_What is expected_
Where a line in the records holds "vsync", count it once; return only the final number.

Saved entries

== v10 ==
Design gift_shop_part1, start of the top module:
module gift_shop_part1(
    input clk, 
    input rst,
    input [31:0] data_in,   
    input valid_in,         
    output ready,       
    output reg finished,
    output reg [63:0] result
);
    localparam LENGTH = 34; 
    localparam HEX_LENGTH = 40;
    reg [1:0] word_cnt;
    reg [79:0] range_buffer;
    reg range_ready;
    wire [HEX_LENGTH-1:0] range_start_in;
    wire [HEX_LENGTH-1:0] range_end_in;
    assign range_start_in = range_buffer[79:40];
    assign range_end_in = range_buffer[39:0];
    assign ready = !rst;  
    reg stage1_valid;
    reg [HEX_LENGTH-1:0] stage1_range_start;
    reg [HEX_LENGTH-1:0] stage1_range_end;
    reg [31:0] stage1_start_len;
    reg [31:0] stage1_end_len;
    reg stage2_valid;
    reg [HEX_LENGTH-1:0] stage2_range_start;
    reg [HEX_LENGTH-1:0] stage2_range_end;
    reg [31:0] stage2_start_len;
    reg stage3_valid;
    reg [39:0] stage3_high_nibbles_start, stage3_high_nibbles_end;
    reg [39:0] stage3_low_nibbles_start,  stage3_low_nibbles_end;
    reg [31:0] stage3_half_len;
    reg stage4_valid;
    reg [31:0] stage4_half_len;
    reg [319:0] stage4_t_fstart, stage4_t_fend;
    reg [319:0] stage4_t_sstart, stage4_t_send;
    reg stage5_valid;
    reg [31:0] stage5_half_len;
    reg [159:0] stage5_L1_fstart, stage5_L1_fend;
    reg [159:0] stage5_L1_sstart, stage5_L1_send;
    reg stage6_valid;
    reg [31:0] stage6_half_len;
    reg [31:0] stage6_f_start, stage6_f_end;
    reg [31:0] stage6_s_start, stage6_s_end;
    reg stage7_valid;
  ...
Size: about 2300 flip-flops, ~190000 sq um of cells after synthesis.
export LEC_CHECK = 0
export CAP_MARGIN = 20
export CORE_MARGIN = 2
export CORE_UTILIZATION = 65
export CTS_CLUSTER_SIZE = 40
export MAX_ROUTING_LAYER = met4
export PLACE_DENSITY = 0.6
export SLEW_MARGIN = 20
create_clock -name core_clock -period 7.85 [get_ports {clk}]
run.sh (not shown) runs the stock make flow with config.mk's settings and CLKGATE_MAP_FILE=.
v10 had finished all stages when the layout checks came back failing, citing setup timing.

==

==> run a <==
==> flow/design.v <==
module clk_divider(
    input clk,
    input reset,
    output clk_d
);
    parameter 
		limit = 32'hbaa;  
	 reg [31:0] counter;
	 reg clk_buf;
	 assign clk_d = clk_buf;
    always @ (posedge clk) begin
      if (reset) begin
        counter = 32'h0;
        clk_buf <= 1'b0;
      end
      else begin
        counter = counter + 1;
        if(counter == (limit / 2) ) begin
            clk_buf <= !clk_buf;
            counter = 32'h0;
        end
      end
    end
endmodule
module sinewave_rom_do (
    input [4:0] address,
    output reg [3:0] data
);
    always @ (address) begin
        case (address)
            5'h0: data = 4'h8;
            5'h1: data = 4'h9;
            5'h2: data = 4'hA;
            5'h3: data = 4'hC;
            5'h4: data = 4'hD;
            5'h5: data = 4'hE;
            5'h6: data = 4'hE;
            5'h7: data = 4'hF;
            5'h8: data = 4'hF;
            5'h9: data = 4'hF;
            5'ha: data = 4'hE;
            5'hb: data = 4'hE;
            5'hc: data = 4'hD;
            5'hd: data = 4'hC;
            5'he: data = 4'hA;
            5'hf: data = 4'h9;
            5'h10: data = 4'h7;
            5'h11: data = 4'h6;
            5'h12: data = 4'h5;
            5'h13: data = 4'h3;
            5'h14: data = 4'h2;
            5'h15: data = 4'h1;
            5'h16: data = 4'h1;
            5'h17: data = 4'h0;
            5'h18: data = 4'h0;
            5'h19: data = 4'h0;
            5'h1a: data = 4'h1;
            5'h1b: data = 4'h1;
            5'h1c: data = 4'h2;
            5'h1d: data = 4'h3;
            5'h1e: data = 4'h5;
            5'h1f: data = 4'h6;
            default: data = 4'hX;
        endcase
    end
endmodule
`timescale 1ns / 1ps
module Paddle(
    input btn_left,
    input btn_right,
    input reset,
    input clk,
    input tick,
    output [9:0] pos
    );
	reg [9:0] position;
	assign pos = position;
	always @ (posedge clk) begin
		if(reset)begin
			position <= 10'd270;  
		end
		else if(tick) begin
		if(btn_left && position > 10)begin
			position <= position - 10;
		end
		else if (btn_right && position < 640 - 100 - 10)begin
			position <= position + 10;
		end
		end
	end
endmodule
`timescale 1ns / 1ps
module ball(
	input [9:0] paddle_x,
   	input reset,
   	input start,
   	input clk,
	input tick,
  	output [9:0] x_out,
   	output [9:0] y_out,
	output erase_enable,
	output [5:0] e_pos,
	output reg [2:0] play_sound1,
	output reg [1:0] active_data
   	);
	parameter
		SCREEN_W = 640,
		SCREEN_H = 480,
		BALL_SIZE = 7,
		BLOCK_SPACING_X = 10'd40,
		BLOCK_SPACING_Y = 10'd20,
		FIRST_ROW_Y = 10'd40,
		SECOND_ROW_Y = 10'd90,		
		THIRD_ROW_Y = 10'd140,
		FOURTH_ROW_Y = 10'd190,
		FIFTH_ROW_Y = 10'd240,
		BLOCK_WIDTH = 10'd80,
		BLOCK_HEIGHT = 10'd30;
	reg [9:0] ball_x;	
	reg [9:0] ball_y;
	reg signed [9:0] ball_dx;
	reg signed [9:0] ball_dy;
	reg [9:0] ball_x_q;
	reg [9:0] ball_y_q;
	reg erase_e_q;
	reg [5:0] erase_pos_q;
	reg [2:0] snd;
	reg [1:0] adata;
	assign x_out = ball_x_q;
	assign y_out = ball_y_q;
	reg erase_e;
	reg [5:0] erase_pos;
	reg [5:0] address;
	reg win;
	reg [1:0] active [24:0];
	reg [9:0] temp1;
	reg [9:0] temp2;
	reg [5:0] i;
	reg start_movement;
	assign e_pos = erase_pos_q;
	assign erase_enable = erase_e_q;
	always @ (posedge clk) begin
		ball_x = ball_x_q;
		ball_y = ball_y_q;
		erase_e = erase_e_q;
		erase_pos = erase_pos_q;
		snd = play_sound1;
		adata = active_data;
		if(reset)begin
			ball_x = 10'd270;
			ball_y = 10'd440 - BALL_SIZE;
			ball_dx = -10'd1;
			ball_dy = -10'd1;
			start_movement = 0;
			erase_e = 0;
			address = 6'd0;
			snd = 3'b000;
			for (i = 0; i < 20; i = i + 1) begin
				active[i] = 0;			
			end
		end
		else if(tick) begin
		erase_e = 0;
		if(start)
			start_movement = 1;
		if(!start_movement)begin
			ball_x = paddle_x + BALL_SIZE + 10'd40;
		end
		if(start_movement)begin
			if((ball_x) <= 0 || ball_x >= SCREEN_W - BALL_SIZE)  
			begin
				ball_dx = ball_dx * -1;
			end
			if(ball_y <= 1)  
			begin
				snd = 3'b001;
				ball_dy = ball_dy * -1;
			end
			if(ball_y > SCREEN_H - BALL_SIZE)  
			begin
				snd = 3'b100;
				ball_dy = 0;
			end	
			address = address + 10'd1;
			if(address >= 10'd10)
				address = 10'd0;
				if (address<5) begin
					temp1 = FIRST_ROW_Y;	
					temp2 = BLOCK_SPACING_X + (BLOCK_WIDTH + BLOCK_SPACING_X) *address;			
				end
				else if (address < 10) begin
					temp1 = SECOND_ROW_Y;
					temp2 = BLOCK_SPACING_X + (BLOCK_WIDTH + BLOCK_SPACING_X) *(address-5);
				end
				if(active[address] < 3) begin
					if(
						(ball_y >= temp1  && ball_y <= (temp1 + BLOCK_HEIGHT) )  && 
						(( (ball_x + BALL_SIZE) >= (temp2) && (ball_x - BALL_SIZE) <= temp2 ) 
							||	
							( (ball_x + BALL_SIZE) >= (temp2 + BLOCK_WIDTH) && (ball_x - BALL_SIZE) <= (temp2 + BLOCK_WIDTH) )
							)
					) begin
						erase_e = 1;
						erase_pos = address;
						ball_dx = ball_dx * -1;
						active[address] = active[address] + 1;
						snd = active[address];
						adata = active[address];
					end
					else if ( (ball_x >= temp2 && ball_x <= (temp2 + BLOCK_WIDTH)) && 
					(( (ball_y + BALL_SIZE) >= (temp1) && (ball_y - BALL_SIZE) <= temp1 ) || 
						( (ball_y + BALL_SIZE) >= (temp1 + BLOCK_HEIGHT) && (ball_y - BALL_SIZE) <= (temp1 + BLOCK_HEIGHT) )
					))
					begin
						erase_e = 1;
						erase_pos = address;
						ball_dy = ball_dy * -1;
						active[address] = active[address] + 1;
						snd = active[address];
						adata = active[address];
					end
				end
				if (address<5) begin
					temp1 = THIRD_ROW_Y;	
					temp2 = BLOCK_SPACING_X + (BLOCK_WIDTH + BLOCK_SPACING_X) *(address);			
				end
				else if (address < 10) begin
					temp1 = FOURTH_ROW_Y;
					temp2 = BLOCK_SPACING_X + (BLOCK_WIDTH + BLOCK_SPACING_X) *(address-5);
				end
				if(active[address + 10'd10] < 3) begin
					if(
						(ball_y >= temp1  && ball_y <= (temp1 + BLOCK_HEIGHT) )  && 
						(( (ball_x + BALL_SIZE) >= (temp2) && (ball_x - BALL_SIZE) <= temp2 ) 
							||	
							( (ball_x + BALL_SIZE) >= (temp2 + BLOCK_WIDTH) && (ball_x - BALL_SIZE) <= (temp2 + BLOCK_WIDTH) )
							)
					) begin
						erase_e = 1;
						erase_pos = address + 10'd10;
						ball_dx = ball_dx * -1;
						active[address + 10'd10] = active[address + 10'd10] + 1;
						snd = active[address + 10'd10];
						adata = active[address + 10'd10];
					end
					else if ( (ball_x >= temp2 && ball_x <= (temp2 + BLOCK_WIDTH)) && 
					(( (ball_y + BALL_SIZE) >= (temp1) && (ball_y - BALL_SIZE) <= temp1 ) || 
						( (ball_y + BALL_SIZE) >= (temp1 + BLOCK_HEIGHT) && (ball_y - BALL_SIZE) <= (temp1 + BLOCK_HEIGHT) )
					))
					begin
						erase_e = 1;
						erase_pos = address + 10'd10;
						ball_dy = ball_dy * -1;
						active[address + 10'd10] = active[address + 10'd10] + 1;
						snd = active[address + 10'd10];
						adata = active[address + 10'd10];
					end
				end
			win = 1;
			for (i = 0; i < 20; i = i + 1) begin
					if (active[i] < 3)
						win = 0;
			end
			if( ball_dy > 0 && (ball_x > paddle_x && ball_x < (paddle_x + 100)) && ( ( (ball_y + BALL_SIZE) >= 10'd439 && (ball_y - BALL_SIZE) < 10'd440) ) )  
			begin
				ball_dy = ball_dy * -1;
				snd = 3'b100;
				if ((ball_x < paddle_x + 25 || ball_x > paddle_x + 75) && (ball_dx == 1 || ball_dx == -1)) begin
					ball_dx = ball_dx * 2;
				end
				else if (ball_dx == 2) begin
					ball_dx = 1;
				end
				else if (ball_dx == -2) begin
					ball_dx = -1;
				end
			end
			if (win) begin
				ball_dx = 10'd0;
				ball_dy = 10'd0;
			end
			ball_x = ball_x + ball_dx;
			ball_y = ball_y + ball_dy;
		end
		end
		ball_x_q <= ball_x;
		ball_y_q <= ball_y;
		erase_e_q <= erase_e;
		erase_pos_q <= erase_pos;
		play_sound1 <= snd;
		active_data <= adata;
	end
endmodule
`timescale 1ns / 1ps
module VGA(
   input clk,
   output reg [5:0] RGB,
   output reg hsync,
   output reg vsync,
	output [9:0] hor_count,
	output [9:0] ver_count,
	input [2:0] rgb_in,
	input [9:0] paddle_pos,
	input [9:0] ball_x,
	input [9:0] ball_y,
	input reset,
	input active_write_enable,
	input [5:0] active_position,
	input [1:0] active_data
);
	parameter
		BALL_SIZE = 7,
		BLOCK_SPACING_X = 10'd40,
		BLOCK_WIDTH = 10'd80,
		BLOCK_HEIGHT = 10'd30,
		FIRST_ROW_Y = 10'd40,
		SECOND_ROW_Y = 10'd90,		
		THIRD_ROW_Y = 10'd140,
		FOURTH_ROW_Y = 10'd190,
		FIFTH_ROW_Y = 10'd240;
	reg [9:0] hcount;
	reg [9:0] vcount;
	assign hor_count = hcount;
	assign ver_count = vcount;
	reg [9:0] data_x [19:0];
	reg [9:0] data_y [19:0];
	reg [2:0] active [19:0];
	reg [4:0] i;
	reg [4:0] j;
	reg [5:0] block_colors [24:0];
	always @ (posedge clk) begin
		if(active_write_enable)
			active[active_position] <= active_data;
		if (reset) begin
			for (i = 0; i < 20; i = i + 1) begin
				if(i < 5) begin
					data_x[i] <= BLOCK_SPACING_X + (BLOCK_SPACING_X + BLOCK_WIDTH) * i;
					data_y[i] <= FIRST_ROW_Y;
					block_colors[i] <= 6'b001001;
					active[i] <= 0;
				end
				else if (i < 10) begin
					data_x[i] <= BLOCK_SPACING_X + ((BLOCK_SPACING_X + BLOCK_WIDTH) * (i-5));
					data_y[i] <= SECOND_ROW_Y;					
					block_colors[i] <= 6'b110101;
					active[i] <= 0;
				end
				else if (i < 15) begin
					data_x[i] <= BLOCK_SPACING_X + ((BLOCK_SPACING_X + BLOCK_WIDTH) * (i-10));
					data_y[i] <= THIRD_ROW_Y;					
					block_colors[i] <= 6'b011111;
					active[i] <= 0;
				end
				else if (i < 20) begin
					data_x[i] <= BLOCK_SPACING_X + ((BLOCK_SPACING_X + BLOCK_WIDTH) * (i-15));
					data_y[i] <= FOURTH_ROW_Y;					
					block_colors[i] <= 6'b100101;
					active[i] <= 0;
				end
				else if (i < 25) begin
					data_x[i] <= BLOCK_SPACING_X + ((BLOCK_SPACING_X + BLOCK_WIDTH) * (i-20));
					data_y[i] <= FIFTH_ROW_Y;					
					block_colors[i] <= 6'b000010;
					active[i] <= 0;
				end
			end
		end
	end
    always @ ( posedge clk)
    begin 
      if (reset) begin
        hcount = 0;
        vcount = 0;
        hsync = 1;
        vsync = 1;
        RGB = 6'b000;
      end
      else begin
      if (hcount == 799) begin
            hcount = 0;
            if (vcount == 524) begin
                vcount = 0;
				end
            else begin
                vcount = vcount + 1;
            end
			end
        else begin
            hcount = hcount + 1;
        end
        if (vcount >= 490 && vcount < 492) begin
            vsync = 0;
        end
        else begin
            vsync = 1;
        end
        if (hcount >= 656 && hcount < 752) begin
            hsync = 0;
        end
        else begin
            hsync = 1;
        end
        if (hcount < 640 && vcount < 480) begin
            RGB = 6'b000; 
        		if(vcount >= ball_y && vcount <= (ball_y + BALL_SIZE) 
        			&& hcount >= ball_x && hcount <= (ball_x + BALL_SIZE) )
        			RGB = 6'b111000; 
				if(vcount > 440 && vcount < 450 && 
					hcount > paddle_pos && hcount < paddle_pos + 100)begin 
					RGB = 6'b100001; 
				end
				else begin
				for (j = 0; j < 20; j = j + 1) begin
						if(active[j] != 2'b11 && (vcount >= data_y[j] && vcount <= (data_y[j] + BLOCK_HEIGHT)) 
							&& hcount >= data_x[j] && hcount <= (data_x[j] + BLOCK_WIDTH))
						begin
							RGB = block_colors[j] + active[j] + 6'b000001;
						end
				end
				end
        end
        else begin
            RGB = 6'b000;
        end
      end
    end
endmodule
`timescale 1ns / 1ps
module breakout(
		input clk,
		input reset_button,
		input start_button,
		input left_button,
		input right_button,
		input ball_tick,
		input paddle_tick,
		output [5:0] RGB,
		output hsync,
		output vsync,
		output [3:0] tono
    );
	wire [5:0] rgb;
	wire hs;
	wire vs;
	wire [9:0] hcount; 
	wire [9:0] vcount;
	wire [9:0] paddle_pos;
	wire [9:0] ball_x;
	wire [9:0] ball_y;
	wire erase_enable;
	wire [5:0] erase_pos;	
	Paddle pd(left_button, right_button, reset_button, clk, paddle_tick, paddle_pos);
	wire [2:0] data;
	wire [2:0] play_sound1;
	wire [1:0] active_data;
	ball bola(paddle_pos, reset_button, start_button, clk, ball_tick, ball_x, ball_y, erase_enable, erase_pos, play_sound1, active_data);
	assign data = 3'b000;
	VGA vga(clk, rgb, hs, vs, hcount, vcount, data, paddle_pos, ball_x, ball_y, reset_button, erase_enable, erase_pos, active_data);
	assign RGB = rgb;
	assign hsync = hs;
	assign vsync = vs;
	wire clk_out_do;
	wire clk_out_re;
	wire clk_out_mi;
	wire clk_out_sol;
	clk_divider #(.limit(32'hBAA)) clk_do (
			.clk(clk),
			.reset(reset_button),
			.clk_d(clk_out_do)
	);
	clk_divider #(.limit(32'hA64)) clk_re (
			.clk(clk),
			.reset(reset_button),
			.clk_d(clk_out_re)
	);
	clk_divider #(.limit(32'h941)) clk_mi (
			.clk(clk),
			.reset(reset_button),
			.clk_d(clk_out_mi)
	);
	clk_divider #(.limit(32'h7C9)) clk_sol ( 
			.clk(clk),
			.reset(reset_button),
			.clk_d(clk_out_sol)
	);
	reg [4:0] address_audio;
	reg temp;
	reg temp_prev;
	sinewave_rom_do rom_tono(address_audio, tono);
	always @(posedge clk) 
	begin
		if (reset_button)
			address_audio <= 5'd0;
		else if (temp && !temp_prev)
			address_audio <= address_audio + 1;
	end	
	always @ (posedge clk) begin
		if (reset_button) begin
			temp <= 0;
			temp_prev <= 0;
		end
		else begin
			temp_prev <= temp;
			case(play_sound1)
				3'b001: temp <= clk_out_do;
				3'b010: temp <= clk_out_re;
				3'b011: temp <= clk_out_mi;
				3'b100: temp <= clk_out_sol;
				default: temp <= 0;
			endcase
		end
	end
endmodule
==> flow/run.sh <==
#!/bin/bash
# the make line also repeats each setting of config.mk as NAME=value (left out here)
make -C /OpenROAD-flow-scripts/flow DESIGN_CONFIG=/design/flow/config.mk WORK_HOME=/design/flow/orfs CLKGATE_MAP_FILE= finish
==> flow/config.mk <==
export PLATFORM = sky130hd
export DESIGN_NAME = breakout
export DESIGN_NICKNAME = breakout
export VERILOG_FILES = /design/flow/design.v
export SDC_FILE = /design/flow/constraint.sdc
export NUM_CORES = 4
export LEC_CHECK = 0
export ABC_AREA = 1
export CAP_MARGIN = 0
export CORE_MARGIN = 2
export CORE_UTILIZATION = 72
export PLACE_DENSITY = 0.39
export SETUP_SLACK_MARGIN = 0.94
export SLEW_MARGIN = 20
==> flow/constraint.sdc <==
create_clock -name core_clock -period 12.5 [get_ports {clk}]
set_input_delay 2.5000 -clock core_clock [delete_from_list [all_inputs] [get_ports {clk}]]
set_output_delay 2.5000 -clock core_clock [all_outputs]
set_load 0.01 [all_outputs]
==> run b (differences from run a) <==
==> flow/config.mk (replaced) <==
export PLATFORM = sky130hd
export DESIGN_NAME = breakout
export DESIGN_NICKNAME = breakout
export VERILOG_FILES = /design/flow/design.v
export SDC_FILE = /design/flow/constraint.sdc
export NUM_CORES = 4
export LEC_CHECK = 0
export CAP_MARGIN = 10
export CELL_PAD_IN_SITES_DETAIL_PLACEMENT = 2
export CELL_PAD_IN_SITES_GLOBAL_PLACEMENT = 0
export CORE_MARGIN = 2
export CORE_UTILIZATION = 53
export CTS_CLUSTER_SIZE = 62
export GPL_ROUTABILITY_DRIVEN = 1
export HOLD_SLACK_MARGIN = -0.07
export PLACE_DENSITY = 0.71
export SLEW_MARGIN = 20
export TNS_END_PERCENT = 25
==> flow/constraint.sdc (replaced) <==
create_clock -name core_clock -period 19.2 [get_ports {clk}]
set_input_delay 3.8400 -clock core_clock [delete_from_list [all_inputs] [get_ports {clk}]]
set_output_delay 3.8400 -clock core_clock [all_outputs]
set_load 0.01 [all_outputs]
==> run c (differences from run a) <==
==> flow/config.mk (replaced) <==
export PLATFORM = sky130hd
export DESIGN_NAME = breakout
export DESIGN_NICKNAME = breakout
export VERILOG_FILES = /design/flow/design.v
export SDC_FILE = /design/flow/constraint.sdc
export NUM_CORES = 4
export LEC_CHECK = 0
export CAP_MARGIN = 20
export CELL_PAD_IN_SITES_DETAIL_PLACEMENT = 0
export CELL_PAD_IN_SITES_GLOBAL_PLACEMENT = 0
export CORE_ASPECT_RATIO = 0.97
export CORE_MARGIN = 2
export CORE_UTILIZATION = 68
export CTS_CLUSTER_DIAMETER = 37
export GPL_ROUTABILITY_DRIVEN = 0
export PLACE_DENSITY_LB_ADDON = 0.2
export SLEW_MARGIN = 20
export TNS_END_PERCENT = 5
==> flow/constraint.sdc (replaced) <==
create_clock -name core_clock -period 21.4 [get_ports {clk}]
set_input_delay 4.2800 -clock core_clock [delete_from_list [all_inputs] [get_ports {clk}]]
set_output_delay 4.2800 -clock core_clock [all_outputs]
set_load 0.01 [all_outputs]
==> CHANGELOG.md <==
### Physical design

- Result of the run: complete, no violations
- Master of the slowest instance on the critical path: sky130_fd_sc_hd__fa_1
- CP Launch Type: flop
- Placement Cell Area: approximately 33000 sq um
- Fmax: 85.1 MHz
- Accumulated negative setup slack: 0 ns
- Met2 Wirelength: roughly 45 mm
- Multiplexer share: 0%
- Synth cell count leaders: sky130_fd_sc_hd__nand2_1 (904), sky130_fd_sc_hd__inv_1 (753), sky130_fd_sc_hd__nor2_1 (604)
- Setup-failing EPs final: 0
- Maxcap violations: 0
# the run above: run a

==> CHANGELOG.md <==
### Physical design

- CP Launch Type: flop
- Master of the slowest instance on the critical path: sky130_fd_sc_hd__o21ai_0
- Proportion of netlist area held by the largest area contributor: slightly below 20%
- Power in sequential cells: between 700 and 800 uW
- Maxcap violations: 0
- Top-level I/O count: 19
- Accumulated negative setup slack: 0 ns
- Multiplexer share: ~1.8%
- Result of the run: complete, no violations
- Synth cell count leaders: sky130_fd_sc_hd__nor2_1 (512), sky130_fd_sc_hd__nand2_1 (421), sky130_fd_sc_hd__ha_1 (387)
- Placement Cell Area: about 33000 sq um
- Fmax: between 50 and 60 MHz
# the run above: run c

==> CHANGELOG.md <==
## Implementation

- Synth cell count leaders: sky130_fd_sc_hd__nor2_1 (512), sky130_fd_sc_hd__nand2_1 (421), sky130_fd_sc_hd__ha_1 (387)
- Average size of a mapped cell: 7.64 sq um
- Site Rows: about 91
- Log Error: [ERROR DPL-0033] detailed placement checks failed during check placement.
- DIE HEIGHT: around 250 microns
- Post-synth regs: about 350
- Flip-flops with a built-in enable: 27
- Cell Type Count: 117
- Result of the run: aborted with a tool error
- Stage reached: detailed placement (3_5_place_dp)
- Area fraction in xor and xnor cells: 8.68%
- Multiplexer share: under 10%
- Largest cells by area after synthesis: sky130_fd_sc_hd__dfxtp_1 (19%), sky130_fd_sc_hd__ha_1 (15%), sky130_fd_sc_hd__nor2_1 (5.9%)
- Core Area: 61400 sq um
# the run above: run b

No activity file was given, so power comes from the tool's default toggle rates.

_Your solution_
6